If you're familiar with the Lord's Prayer, you should know that there are two
forms of it in English: the Catholic ("forgive us our debts") and the
protestant ("forgive us our trespasses"). Where again, the meanings of "debt"
and "guilt" or "offense" are entwined.

Money-as-abstraction then has significance: money _isn 't_ true wealth, it's
the _representation_ of wealth, and that representation can be modified. Hence
such confusions as "governments have to balance their budgets" \-- not
necessarily true as a governments can vary the value of money, either through
inflation (fiat) or devaluation (specie). What the goldbugs fail to recognize
is that when governments find themselves with debts they cannot repay
(denominated in currencies under their control), they'll devalue those
currencies. _Regardless_ of the underlying standard.
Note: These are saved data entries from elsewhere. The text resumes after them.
### config.mk
export PLATFORM = sky130hd
export DESIGN_NAME = signed_div_seq
export DESIGN_NICKNAME = d
export VERILOG_FILES = /design/src/rtl/div_pkg.sv /design/src/rtl/complement2.sv /design/src/rtl/signed_div_seq.sv
export SDC_FILE = /design/constraint.sdc
export NUM_CORES = 1
export LEC_CHECK = 0
export BUFFER_PORTS_ARGS = -buffer_cell sky130_fd_sc_hd__buf_2
export CORE_MARGIN = 4
export CORE_UTILIZATION = 38
export DETAILED_ROUTE_END_ITERATION = 7
export HOLD_SLACK_MARGIN = 0.03
export SYNTH_ARGS = -nofsm -noshare
export SYNTH_HDL_FRONTEND = slang
export SYNTH_SLANG_ARGS = --single-unit
export TNS_END_PERCENT = 1
### constraint.sdc
create_clock -name clk -period 3 [get_ports clk]
set_input_delay 0.15 -clock clk [delete_from_list [all_inputs] [get_ports clk]]
set_output_delay 0.15 -clock clk [all_outputs]
set_load 0.005 [all_outputs]
### src/rtl/div_pkg.sv
// Shared definitions for the sequential signed/unsigned divider.
//   - 3-bit state encoding, exposed both as localparams and as the FSM enum
//   - cnt_width(): width of the iteration counter for an N-bit divider
package div_pkg;

  localparam logic [2:0] ST_IDLE  = 3'd0;
  localparam logic [2:0] ST_NEG_A = 3'd1;
  localparam logic [2:0] ST_NEG_B = 3'd2;
  localparam logic [2:0] ST_ITER  = 3'd3;
  localparam logic [2:0] ST_NEG_Q = 3'd4;
  localparam logic [2:0] ST_NEG_R = 3'd5;
  localparam logic [2:0] ST_DONE  = 3'd6;

  typedef enum logic [2:0] {
    IDLE  = ST_IDLE,
    NEG_A = ST_NEG_A,
    NEG_B = ST_NEG_B,
    ITER  = ST_ITER,
    NEG_Q = ST_NEG_Q,
    NEG_R = ST_NEG_R,
    DONE  = ST_DONE
  } state_t;

  // The counter must be able to hold N-1, with one bit of headroom.
  function automatic int cnt_width(input int n);
    return $clog2(n) + 1;
  endfunction

endpackage

### src/rtl/complement2.sv
// Two's-complement negator: y = -a (modulo 2^N).
// Ports:
//   a  input  [N-1:0]  value to negate
//   y  output [N-1:0]  two's-complement negation of a
module complement2 #(
  parameter int N = 32
) (
  input  logic [N-1:0] a,
  output logic [N-1:0] y
);

  assign y = ~a + {{(N-1){1'b0}}, 1'b1};

endmodule

### src/rtl/signed_div_seq.sv
// Sequential restoring divider for signed (two's-complement) or unsigned
// N-bit operands. Signed operands are turned into magnitudes, divided,
// and the results are sign-corrected afterwards, all through a single
// shared negator. Latency is fixed: N+5 cycles, or 1 cycle on divide-by-zero.
// Ports:
//   clk, rst_n            clock, asynchronous active-low reset
//   start                 request, sampled only when idle
//   is_signed             1 = signed operands, 0 = unsigned
//   dividend, divisor     operands, captured on an accepted start
//   busy                  high whenever the FSM is not idle
//   done                  one-cycle pulse, results valid
//   quotient, remainder   results, held until the next result
//   div_by_zero           divisor was zero for the current result
module signed_div_seq
  import div_pkg::*;
#(
  parameter int N = 32
) (
  input  logic         clk,
  input  logic         rst_n,
  input  logic         start,
  input  logic         is_signed,
  input  logic [N-1:0] dividend,
  input  logic [N-1:0] divisor,
  output logic         busy,
  output logic         done,
  output logic [N-1:0] quotient,
  output logic [N-1:0] remainder,
  output logic         div_by_zero
);

  localparam int CW = cnt_width(N);
  localparam logic [CW-1:0] LAST_ITER = CW'(N - 1);

  state_t        state;
  logic [N-1:0]  a_reg;      // dividend magnitude, shifted into the quotient
  logic [N-1:0]  b_reg;      // divisor magnitude
  logic [N:0]    rem;        // partial remainder, one guard bit
  logic [CW-1:0] cnt;
  logic          sgn;
  logic          neg_a;      // dividend was negative (signed mode only)
  logic          neg_b;      // divisor was negative (signed mode only)

  logic [N-1:0]  neg_in;
  logic [N-1:0]  neg_out;
  logic [N:0]    shifted;
  logic [N:0]    diff;

  // Select the operand feeding the shared negator for the current state.
  always_comb begin
    neg_in = a_reg;
    case (state)
      NEG_B:   neg_in = b_reg;
      NEG_R:   neg_in = rem[N-1:0];
      default: neg_in = a_reg;   // NEG_A and NEG_Q both work on a_reg
    endcase
  end

  complement2 #(.N(N)) u_neg (
    .a (neg_in),
    .y (neg_out)
  );

  // One restoring step: bring in the next dividend bit, trial-subtract.
  assign shifted = {rem[N-1:0], a_reg[N-1]};
  assign diff    = shifted - {1'b0, b_reg};

  // Control FSM, datapath registers and registered outputs.
  always_ff @(posedge clk or negedge rst_n) begin
    if (!rst_n) begin
      state       <= IDLE;
      a_reg       <= {N{1'b0}};
      b_reg       <= {N{1'b0}};
      rem         <= {(N+1){1'b0}};
      cnt         <= {CW{1'b0}};
      sgn         <= 1'b0;
      neg_a       <= 1'b0;
      neg_b       <= 1'b0;
      busy        <= 1'b0;
      done        <= 1'b0;
      quotient    <= {N{1'b0}};
      remainder   <= {N{1'b0}};
      div_by_zero <= 1'b0;
    end else begin
      case (state)
        IDLE: begin
          done <= 1'b0;
          if (start) begin
            a_reg <= dividend;
            b_reg <= divisor;
            sgn   <= is_signed;
            neg_a <= is_signed & dividend[N-1];
            neg_b <= is_signed & divisor[N-1];
            rem   <= {(N+1){1'b0}};
            cnt   <= {CW{1'b0}};
            busy  <= 1'b1;
            if (divisor == {N{1'b0}}) begin
              // Short-circuit: results are defined without iterating.
              quotient    <= {N{1'b1}};
              remainder   <= dividend;
              div_by_zero <= 1'b1;
              done        <= 1'b1;
              state       <= DONE;
            end else begin
              state <= NEG_A;
            end
          end else begin
            state <= IDLE;
          end
        end
        NEG_A: begin
          if (neg_a) begin
            a_reg <= neg_out;
          end else begin
            a_reg <= a_reg;
          end
          state <= NEG_B;
        end
        NEG_B: begin
          if (neg_b) begin
            b_reg <= neg_out;
          end else begin
            b_reg <= b_reg;
          end
          state <= ITER;
        end
        ITER: begin
          // diff[N] set means the trial subtraction went negative: restore.
          if (!diff[N]) begin
            rem   <= diff;
            a_reg <= {a_reg[N-2:0], 1'b1};
          end else begin
            rem   <= shifted;
            a_reg <= {a_reg[N-2:0], 1'b0};
          end
          if (cnt == LAST_ITER) begin
            state <= NEG_Q;
          end else begin
            cnt   <= cnt + {{(CW-1){1'b0}}, 1'b1};
            state <= ITER;
          end
        end
        NEG_Q: begin
          if (sgn && (neg_a != neg_b)) begin
            a_reg <= neg_out;
          end else begin
            a_reg <= a_reg;
          end
          state <= NEG_R;
        end
        NEG_R: begin
          // Remainder takes the sign of the dividend; results are published
          // together so they are valid for the whole DONE cycle.
          quotient    <= a_reg;
          remainder   <= neg_a ? neg_out : rem[N-1:0];
          div_by_zero <= 1'b0;
          done        <= 1'b1;
          state       <= DONE;
        end
        DONE: begin
          done  <= 1'b0;
          busy  <= 1'b0;
          state <= IDLE;
        end
        default: begin
          done  <= 1'b0;
          busy  <= 1'b0;
          state <= IDLE;
        end
      endcase
    end
  end

endmodule

==> results of run 1 <==
routing by layer:
metal,global-route usage (%),vias up,wire [µm]
li1,-,5524,-
met1,33.4,5917,18000
met2,45.0,513,21700
met3,3.91,94,2770
met4,8.59,2,1530
met5,0,-,7
metrics by stage:
stage / setup WS (ns) / utilization [%] / cells / cell area (µm²) / hold WS (ns)
final: -0.0245 / 50.6 / 2005 / 15100 / 0.0330
after CTS: 0.000268 / 50.1 / 2005 / 14900 / 0.0321
after detailed placement: -0.243 / 45.7 / 1915 / 13600 / 0.222
after floorplan: 0.00696 / - / 1327 / 11500 / -0.146
after global placement: -0.0984 / 45.7 / 1915 / 13600 / 0.215
after global routing: -0.187 / 50.6 / 2005 / 15100 / 0.0318
Yosys cell counts, types with 7 or more instances:
cell | number | area (µm²)
o221ai_1 | 36 | 315
nand2b_1 | 24 | 150
o22ai_1 | 8 | 50.1
xor2_1 | 35 | 307
ha_1 | 34 | 425
nand4_1 | 20 | 125
or3b_1 | 7 | 61.3
a222oi_1 | 22 | 220
o2bb2ai_1 | 18 | 158
o211ai_1 | 14 | 105
dfrtp_1 | 175 | 4380
o21ai_0 | 158 | 791
a22o_1 | 11 | 96.3
nor2_1 | 72 | 270
o31a_1 | 19 | 166
clkbuf_1 | 75 | 282
xnor2_1 | 28 | 245
and3_1 | 10 | 62.6
a22oi_1 | 59 | 443
inv_1 | 40 | 150
nor4_1 | 8 | 50.1
o21a_1 | 11 | 82.6
buf_2 | 12 | 60.1
mux2i_1 | 30 | 300
a221oi_1 | 14 | 123
nand2_1 | 154 | 578
a21o_1 | 15 | 113
nand3_1 | 53 | 265
a31oi_1 | 15 | 93.8
a21oi_1 | 62 | 310
nor3_1 | 15 | 75.1
power by group through the flow:
| stage | registers [µW] | clock network (µW) | logic (µW) |
|---|---|---|---|
| after floorplan | 4320 | 0 | 9110 |
| after global placement | 4680 | 0 | 14200 |
| after detailed placement | 4690 | 0 | 14400 |
| after CTS | 4670 | 2530 | 15000 |
| after global routing | 4820 | 2630 | 16800 |
| final | 4700 | 2510 | 15400 |
area by class of cell:
type                    instances  area (µm²)
clock buffers                  21         470
clock inverters                11         179
fillers                      2834       14700
inverters                      42         158
multi-input cells            1012        6780
flip-flops and latches        175        4380
well taps                     390         488
repair buffers                354        2620
worst paths after layout:
kind,startpoint,to,slack [ns],cells after the start
max,b_reg[13],rem[20],-0.02,14
min,dividend[18],remainder[18],0.03,3
max reg2reg,b_reg[13],rem[20],-0.02,14
min reg2reg,remainder[5],remainder[5],0.50,2
max in group asynchronous,rst_n,state[1],1.95,3
min in group asynchronous,rst_n,quotient[5],0.30,2
tightest hold or removal path: stages:
cell and delay [ns]:
buf_2 0.13, a222oi_1 0.09, o21ai_0 0.07
timing repair:
action / in CTS / in global routing
endpoints found under the hold margin: 123 / 0
resized for setup: 12 / 42
cloned: 1 / 0
setup endpoints to repair: 33 / 79
hold buffers: 55 / 0
pin swaps: 3 / 1
buffers inserted: 2 / 0
cells by family after synthesis:
group	Yosys count
adder cells (fa/ha/maj)	35
XOR/XNOR	63
buffers and inverters	140
AND/OR/NAND/NOR	388
flip-flops	175
multiplexers	30
AO/OA/AOI/OAI	496
==> out/results.ini, run 1 <==
[run_status]
status = finished with violations
violations = DRC, setup timing

[timing]
finalCritPeriodShare_pct = 101
report.final.slew_viol_count = 0
setup_viol = 9
final_hold_viol_count = 0
slew_headroom_pct = 40.3
layout_setup_ws_ns = -0.0245
fin_crit_ns = 3.02
max_freq_mhz = 331
rsz0062_at_grt = true
worstMarginPinSlew_ns = 0.894
finalSetupTns_ns = -0.0634
finalClockSkew_ns = 0.0145

[clocking]
tritoncts = built
clk_root_buffer_cell = clkbuf_16
clock_path_buffers = 2
cts-buffers-inserted = 17
clock_latency_ns = 0.45
cts.sinks = 175
h-tree-depth = 4
clk_pin_slew_worst_paths_ns = 0.07

[critical_path]
cpLargestDelayFamily = simple AND/OR/NAND/NOR gates
cp_max_fo = 10
worst-endpoint-arrival_ns = 3.33
max_stage_delay_ns = 0.42
crit_type = flop to flop
worstPathRequired_ns = 3.31
end_kind = flop
crit_slowest_cell = dfrtp_1
crit_chain = inv_1, ha_1, and4_2, nand4_1, or2_0, o22ai_2, nor3_2, o31ai_2, buf_4, xor2_4, buf_12, buf_16, mux2i_1, o21ai_0
path_buf_inv = 4
startpoint_type = flop

[logic_synthesis]
synthMuxAreaShare_pct = 2.61
yosysWarnings = 0
synth_compound_area_share_pct = 29.3
synthAdderAreaFrac_pct = 3.87
synth_edf_count = 0
syn_nets = 1430
synth_seq_cells = 175
ys_async_sr_fraction_pct = 100
syn_inst = 1327
yosysUniqueCellTypes = 67
synth_top_family_by_area = compound AO/OA/AOI/OAI gates
synth_xor_area_share_pct = 4.79
ys_seq_area_share_pct = 38.0
avgSynthCellArea_um2 = 8.67
synth_area_mm2 = 0.0115
ys.flop_type = dfrtp_1
yosys.area_share.simple_pct = 16.2

[drt]
vias = 12100
drt-pass1-iter-count = 8
drc = 9
vias_per_cell = 6.01
drt-total-wl_um = 44000
post_drt_wl_per_cell_um = 22.0
drtIter0Drc = 1147
postRouteAntennaNets = 0

[placement]
post-dp-hpwl_um = 32200
portBuffers = 134
gp_congestion = 0.919

[power_and_ir_drop]
seqPwrFrac_pct = 20.8
comb_power_share_pct = 68.2
switching_share_pct = 46.7
p_total_uw = 22600
intPower_uw = 12000
p_clk_share_pct = 11.1
net-switching-power_uw = 10600
ir_worst_vdd_uv = 741
leakagePower_uw = 0.00624
pwr_density_cell_mw_per_mm2 = 1500

[floorplanning]
die_h_um = 182
dieArea_mm2 = 0.0331
core_area_mm2 = 0.0298
pin_count = 135
rows = 63
dieWidth_um = 182
start_util_pct = 38.6

[cells_and_area]
fin_nets = 1705
drive_above_1_share_pct = 23.8
area_delta_synth_final_pct = 31.0
layout_commonest_cell = dfrtp_1
antenna_cells = 0
layout_common_cells = 173 x dfrtp_1, 154 x nand2_1, 152 x buf_4

[grt]
grt_pass1_vias = 11800
gr-total-overflow = 0
antenna_found_initial = 1
grt_pass1_wl_um = 68400
track_usage_pct = 26.0
grt_max_degree = 71

[job]
maxCapViolations = 0

[worst_hold_path]
hp-class = input pin to flop

(Power assumes the default switching activity.)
Look to the Roman
denarius (covered by Joseph Tainter in _Collapse_ ) or the devaluations of
British currency (detailed at length, as he does everything, in Adam Smith's
_Wealth of Nations_ ).

If you're interested in more of Soddy's work, his _Role of Money_ is available
online (I've skimmed it briefly, haven't read it):
[https://archive.org/details/roleofmoney032861mbp](https://archive.org/details/roleofmoney032861mbp)

------
camperman
Two serious problems with this essay. 1 Tim 6 doesn't say that the love of
money is the root of all evil. The Greek says that the love of money is the
root of all kinds of evil, as in the sense of "all sorts of different kinds."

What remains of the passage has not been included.